What needs to be done: Only lines with the word "complete" are wanted; copy each of them from the listing below.

Supplied records:
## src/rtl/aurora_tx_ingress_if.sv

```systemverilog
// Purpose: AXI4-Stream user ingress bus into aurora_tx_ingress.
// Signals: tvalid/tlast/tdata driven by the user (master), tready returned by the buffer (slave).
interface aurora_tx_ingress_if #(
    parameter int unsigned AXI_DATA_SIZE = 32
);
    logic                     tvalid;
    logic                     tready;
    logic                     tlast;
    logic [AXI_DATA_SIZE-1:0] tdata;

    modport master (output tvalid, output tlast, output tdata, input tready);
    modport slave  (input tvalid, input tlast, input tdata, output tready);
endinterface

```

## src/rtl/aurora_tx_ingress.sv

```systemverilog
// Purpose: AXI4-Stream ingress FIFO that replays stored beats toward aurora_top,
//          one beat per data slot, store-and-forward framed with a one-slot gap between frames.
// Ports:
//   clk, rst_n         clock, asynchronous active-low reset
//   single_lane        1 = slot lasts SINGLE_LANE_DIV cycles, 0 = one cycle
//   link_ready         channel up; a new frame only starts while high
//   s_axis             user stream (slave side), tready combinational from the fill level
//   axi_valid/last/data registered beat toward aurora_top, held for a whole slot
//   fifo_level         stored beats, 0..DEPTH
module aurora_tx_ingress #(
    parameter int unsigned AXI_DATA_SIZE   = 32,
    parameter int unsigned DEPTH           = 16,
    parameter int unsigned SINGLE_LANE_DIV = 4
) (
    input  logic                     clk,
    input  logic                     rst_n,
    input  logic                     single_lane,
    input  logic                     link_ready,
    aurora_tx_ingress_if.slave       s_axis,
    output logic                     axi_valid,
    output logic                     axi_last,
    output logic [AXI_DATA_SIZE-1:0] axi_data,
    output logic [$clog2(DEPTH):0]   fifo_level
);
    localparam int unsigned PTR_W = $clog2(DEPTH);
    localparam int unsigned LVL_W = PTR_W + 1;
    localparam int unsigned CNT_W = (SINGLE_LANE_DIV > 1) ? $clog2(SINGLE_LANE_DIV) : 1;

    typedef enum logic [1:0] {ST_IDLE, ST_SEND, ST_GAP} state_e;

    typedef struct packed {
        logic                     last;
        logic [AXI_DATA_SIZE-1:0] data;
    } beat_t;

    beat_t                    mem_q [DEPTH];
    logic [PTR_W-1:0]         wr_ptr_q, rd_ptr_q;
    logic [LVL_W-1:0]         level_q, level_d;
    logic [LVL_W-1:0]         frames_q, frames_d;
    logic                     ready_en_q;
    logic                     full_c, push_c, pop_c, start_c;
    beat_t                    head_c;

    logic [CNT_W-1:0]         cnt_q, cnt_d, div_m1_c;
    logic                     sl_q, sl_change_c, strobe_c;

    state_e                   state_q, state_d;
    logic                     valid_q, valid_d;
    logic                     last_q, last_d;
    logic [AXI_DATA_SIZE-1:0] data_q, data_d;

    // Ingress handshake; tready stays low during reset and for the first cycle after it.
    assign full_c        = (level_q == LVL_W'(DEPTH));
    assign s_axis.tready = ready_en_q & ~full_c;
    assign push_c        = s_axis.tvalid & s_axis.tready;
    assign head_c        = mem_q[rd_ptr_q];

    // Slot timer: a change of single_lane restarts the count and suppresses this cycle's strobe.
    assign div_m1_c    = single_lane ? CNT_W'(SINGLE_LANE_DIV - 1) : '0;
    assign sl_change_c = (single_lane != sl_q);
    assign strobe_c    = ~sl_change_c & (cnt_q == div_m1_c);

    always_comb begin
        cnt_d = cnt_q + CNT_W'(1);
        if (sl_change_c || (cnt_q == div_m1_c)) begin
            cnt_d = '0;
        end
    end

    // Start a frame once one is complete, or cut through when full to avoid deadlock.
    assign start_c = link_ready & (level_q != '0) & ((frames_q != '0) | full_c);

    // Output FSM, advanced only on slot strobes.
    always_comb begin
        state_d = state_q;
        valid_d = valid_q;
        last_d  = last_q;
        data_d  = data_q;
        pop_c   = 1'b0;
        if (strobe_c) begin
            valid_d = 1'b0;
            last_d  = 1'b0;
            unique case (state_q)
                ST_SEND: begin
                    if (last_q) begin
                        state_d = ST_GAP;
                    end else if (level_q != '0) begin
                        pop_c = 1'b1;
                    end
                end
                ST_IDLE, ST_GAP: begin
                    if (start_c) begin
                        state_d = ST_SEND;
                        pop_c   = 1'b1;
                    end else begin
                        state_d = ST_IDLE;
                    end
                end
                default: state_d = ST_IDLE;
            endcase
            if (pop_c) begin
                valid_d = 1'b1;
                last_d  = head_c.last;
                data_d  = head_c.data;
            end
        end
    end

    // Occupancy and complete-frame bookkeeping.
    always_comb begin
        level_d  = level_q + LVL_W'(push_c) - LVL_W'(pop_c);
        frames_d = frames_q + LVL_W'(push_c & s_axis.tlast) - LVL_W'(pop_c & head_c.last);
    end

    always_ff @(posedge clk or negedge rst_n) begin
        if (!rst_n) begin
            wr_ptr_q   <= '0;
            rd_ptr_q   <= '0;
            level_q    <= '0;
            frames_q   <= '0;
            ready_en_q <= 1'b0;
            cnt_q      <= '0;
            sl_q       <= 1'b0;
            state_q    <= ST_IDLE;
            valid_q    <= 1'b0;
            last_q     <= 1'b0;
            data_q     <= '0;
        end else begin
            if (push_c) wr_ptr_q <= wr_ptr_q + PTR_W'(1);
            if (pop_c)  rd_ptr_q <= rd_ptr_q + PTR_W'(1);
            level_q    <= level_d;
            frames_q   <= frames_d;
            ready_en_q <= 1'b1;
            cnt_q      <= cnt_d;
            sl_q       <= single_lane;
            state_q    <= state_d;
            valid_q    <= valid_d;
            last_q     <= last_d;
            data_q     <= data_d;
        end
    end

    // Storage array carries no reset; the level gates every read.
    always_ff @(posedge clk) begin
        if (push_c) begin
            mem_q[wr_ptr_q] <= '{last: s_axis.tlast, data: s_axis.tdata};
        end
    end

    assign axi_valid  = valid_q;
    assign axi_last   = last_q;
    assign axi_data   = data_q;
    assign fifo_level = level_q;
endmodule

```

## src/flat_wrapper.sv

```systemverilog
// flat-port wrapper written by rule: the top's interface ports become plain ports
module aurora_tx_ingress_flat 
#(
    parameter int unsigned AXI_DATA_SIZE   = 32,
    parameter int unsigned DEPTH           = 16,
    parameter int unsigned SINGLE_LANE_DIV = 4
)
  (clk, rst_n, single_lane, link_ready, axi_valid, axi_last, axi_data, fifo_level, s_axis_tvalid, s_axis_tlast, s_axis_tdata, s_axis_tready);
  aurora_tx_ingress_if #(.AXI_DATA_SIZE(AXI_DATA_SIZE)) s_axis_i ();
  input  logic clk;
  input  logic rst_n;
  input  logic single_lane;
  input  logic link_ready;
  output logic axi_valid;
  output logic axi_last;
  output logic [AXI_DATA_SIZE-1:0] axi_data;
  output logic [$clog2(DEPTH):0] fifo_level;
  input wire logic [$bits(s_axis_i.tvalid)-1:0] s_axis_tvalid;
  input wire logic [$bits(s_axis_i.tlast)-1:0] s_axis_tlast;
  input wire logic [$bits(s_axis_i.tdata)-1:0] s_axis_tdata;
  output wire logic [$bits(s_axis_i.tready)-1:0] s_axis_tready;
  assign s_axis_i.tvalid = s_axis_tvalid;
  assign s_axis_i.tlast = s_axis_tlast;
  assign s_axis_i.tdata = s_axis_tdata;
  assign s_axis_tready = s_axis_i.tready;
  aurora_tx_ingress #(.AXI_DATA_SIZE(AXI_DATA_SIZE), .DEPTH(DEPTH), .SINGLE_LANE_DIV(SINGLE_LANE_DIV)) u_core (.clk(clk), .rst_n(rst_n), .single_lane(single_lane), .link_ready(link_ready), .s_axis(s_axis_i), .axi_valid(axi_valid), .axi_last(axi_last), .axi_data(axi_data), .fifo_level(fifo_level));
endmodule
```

Expected output:
    // Start a frame once one is complete, or cut through when full to avoid deadlock.
    // Occupancy and complete-frame bookkeeping.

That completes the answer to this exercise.